# REQUIRED WORK
The answer must be an exact reproduction of the lines from the start of the records below through the line containing "localparam int bank_w = 4;", and nothing more.

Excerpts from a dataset
====

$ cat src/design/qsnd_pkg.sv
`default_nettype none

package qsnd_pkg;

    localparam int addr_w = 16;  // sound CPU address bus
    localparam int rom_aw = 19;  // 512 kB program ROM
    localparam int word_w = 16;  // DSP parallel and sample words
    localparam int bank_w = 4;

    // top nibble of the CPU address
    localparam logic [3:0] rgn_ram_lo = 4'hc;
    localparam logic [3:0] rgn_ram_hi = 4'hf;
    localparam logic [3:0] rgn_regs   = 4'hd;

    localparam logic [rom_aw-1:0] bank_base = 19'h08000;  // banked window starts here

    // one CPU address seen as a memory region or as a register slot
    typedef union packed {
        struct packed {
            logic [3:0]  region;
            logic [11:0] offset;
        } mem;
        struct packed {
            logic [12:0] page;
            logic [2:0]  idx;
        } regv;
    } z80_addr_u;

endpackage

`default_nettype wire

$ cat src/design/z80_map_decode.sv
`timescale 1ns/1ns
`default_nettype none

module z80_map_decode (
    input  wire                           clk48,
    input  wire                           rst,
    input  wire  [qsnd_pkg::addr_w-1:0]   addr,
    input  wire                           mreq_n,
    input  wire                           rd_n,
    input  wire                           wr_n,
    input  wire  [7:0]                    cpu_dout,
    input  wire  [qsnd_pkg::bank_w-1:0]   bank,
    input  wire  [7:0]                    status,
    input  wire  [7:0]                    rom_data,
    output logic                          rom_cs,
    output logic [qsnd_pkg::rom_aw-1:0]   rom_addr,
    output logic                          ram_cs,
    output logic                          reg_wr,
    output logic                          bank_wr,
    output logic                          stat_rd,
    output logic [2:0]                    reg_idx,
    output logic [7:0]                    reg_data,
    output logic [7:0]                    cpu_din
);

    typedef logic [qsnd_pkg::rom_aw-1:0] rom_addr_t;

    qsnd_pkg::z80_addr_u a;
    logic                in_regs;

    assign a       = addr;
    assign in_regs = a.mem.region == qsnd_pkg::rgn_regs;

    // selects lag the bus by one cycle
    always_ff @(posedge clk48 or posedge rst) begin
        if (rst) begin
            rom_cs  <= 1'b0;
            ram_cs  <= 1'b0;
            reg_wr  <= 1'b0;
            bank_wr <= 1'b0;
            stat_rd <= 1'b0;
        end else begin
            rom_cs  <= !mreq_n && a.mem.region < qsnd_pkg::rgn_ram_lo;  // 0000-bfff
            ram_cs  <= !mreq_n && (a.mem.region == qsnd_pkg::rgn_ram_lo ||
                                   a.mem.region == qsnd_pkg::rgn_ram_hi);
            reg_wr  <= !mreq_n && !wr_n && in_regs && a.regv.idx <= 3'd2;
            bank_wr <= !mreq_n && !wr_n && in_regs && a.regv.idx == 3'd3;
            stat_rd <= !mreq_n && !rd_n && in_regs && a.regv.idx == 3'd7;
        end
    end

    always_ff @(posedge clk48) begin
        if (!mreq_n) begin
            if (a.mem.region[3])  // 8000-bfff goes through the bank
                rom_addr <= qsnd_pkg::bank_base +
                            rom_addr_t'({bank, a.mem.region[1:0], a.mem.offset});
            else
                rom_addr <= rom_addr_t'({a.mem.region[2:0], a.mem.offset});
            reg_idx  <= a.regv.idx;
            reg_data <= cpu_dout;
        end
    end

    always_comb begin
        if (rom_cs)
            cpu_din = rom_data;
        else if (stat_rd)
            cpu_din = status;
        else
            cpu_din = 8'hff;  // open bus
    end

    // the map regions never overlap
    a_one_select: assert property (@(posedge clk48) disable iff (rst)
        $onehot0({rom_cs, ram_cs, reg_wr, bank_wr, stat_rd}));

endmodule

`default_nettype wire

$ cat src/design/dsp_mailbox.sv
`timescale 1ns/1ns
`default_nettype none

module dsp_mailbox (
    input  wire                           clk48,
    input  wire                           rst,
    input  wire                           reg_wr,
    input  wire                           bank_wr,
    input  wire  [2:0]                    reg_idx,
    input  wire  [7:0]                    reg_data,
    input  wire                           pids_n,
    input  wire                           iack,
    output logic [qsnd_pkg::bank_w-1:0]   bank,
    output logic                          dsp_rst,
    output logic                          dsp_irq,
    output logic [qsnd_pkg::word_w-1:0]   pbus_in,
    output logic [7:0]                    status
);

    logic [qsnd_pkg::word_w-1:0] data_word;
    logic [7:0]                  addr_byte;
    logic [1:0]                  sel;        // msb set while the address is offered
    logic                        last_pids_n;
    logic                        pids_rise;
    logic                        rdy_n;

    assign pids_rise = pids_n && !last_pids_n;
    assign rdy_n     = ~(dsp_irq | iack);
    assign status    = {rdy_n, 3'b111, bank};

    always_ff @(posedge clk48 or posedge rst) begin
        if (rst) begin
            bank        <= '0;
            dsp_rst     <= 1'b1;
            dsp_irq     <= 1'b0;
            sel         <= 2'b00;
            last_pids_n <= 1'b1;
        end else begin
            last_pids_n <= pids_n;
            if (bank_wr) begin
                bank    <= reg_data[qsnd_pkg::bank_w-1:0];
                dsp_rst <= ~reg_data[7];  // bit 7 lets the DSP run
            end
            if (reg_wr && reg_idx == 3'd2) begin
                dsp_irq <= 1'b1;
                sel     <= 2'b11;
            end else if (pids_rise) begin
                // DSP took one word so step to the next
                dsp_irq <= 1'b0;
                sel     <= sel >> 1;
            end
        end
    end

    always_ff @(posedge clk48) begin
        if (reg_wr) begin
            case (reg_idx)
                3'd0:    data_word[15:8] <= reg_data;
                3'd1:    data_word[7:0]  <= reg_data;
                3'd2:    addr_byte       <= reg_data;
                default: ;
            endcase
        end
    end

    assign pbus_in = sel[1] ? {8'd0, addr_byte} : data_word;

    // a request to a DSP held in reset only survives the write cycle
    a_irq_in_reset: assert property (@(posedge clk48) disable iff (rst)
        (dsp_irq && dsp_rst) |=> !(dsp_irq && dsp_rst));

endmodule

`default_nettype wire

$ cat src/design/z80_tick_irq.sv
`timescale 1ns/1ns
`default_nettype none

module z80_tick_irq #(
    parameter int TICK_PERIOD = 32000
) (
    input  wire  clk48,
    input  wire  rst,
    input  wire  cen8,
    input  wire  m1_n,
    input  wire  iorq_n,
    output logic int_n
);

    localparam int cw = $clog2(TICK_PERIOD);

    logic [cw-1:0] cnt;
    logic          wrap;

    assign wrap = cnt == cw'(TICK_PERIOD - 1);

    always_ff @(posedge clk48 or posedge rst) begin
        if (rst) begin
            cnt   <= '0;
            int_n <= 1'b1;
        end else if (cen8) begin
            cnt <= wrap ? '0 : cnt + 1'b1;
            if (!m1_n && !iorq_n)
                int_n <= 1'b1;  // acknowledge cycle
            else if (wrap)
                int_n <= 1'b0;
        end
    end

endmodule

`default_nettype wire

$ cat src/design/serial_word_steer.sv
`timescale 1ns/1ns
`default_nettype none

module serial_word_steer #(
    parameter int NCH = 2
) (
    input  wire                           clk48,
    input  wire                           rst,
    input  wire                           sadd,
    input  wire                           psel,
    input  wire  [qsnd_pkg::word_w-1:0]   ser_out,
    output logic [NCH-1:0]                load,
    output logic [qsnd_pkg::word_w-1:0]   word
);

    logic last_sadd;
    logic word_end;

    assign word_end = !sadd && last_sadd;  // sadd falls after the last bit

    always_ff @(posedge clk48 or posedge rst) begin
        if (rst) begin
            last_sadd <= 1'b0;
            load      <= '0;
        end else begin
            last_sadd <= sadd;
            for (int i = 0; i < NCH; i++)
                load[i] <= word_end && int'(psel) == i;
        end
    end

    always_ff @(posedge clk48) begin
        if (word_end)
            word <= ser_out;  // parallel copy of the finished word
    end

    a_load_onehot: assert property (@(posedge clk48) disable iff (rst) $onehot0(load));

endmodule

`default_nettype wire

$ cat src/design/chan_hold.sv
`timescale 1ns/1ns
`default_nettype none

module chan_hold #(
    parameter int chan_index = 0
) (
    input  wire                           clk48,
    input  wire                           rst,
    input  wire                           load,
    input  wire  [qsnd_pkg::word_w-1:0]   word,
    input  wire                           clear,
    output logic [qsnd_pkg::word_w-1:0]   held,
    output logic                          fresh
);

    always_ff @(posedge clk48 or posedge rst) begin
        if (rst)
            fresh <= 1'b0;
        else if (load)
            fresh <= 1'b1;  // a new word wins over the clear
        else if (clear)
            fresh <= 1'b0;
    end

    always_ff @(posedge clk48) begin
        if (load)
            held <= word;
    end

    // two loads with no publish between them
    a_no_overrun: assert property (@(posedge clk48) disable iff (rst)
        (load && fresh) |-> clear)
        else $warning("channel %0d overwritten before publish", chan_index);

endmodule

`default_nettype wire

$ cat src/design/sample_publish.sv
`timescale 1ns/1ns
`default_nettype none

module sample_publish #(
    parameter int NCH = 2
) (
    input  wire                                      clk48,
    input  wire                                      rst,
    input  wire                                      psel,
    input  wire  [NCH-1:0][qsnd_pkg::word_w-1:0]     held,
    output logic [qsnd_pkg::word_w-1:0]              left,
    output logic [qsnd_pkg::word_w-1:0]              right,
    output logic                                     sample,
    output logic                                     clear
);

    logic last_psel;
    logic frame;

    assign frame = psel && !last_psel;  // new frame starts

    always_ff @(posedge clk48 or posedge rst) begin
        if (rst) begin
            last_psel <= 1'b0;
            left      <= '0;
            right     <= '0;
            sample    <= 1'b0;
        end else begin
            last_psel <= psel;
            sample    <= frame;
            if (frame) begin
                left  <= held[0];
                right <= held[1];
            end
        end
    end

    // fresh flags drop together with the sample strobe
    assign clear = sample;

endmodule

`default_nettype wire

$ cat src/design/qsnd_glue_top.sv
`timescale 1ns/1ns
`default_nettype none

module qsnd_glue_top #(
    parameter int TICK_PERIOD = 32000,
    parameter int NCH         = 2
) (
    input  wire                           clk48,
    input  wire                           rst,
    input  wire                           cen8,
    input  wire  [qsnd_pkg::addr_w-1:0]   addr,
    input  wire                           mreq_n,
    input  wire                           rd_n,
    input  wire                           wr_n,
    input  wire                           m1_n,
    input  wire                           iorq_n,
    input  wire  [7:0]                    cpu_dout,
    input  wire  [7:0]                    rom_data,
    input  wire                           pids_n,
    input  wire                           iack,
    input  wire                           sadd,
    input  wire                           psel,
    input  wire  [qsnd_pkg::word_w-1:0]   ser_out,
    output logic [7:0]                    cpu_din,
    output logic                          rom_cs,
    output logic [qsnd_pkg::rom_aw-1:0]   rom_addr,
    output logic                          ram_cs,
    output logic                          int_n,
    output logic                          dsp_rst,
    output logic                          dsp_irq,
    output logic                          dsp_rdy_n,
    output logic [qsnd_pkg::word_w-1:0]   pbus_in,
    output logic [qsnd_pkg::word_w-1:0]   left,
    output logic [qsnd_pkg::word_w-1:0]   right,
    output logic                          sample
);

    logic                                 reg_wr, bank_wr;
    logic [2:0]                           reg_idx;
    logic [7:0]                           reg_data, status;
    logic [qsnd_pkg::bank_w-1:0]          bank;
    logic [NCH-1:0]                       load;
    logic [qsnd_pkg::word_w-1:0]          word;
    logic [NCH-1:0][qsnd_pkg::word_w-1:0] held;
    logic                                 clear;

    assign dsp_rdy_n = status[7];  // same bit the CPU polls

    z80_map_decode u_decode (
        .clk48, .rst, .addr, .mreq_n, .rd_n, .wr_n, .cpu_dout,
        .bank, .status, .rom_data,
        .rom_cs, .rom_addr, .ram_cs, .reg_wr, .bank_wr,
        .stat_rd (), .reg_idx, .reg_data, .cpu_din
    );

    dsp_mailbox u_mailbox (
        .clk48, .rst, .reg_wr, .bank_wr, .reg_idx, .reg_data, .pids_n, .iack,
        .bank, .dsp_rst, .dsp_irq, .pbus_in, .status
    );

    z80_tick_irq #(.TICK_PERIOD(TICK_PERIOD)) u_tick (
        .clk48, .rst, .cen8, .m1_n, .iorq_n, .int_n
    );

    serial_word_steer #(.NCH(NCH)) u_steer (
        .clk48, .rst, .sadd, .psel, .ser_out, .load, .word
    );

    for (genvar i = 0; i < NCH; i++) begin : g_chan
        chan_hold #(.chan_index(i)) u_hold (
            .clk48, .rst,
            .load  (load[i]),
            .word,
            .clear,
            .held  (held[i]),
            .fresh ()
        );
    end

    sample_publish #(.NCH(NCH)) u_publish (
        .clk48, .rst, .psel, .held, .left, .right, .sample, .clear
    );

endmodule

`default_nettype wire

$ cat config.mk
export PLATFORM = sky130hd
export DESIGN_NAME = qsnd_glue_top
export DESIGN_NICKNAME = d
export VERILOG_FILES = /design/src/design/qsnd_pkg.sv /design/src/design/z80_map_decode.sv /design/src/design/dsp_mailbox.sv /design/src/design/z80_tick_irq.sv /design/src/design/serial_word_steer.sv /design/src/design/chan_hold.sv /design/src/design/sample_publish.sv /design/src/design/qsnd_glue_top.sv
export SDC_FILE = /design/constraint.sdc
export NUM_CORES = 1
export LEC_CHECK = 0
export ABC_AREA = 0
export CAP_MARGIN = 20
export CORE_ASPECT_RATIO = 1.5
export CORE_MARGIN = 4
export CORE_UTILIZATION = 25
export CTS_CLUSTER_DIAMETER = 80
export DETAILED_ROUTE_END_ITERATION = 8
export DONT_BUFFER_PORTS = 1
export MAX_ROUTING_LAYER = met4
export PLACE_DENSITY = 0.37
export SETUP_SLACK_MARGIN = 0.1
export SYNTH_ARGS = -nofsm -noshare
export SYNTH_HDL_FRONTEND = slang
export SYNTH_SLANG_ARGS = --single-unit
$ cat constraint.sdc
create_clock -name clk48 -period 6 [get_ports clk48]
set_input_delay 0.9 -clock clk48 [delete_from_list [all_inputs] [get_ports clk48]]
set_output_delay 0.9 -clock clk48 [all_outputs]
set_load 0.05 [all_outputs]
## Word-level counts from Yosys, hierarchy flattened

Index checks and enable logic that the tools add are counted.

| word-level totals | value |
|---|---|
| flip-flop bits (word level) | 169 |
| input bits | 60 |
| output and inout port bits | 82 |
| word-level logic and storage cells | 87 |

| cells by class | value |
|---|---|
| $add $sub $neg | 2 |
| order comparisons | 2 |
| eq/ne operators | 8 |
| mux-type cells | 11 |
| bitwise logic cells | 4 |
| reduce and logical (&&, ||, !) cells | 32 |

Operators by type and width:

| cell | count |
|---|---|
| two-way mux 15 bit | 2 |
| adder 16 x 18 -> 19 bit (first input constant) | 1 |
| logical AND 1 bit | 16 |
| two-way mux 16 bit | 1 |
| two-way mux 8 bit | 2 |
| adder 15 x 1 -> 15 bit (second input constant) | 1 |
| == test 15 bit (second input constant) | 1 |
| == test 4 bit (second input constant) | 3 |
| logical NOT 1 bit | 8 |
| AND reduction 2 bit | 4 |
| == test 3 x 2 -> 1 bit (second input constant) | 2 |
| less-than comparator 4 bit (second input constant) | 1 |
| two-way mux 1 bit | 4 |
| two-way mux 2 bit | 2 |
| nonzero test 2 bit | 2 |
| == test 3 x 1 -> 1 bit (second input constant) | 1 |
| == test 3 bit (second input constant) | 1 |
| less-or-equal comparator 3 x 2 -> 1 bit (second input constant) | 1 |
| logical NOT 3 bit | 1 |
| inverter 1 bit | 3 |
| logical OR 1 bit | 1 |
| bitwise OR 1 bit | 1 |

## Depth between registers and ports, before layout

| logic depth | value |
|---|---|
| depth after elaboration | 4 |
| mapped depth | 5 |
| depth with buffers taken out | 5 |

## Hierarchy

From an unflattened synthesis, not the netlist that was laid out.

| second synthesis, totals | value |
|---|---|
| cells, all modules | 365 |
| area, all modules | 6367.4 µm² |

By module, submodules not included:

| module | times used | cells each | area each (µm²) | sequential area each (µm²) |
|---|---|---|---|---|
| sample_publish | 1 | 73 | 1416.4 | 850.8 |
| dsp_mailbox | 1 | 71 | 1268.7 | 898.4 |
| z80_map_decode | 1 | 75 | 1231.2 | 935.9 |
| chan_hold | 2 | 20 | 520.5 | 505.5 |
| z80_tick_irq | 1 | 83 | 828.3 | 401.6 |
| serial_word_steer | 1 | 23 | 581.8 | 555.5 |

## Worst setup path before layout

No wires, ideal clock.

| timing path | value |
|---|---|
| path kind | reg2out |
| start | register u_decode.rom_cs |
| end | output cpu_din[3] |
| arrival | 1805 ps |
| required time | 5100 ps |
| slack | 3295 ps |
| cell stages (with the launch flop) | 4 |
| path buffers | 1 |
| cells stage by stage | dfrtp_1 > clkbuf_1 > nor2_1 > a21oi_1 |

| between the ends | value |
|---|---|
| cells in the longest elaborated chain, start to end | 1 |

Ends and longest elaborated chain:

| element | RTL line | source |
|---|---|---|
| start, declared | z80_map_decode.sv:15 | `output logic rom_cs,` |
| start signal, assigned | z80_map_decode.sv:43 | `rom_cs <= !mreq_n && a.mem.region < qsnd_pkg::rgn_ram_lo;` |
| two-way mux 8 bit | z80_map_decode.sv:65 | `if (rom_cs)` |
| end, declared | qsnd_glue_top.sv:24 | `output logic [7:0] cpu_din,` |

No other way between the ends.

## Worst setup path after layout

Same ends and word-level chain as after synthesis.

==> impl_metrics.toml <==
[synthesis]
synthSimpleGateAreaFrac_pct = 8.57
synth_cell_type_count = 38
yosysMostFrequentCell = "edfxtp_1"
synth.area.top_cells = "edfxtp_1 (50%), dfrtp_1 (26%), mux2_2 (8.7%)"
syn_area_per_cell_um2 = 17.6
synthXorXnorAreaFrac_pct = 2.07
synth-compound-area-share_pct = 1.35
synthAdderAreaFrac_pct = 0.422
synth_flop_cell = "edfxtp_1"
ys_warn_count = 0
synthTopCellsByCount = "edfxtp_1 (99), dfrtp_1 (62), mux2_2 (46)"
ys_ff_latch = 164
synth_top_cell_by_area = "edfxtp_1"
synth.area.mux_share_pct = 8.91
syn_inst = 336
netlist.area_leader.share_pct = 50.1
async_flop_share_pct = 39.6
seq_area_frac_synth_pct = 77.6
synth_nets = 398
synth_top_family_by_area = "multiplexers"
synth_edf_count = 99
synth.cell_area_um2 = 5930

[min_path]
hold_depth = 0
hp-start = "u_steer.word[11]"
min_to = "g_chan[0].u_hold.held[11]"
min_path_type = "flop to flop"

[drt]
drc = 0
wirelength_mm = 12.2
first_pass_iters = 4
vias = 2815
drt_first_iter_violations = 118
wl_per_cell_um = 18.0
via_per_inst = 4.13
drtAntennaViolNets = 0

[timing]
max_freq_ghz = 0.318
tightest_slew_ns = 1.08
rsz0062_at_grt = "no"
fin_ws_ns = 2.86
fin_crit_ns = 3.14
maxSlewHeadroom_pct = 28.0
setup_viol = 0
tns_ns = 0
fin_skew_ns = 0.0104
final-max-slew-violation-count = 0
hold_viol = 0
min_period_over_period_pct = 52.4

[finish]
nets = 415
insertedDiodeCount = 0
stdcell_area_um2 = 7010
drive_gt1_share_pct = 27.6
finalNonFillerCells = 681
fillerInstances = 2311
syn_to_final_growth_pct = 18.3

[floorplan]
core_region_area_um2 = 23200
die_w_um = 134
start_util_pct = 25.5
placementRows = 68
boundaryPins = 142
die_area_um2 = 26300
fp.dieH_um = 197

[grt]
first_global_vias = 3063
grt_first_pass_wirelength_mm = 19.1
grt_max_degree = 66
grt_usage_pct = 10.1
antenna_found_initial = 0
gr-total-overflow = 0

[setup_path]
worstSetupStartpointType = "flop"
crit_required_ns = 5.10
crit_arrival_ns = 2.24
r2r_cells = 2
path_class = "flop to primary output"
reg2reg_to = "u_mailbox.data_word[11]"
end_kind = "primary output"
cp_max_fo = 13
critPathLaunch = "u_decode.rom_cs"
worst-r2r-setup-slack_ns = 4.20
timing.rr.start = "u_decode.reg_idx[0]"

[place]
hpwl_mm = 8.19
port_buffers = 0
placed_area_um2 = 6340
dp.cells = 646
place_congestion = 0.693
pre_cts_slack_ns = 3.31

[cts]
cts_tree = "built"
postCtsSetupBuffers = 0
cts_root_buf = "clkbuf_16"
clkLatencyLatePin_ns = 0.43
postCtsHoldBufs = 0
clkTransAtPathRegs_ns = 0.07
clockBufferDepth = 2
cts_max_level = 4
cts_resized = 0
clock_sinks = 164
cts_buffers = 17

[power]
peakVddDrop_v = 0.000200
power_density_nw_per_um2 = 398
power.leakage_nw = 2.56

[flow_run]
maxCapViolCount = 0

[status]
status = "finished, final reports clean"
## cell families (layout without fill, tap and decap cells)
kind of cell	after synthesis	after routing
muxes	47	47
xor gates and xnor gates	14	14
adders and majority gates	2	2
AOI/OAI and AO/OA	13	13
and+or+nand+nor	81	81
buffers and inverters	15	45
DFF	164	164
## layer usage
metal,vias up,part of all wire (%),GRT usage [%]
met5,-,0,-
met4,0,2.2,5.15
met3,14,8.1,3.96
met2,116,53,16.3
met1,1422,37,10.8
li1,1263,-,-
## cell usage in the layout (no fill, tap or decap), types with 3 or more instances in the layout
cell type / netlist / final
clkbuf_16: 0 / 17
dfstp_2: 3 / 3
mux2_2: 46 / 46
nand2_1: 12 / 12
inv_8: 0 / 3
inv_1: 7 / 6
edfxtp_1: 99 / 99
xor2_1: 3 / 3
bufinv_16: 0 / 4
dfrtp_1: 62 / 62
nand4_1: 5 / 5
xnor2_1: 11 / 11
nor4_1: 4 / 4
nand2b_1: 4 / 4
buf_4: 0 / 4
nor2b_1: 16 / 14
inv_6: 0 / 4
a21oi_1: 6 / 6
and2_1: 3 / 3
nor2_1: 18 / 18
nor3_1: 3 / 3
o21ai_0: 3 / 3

====

# SOLUTION BELOW
$ cat src/design/qsnd_pkg.sv
`default_nettype none

package qsnd_pkg;

    localparam int addr_w = 16;  // sound CPU address bus
    localparam int rom_aw = 19;  // 512 kB program ROM
    localparam int word_w = 16;  // DSP parallel and sample words
    localparam int bank_w = 4;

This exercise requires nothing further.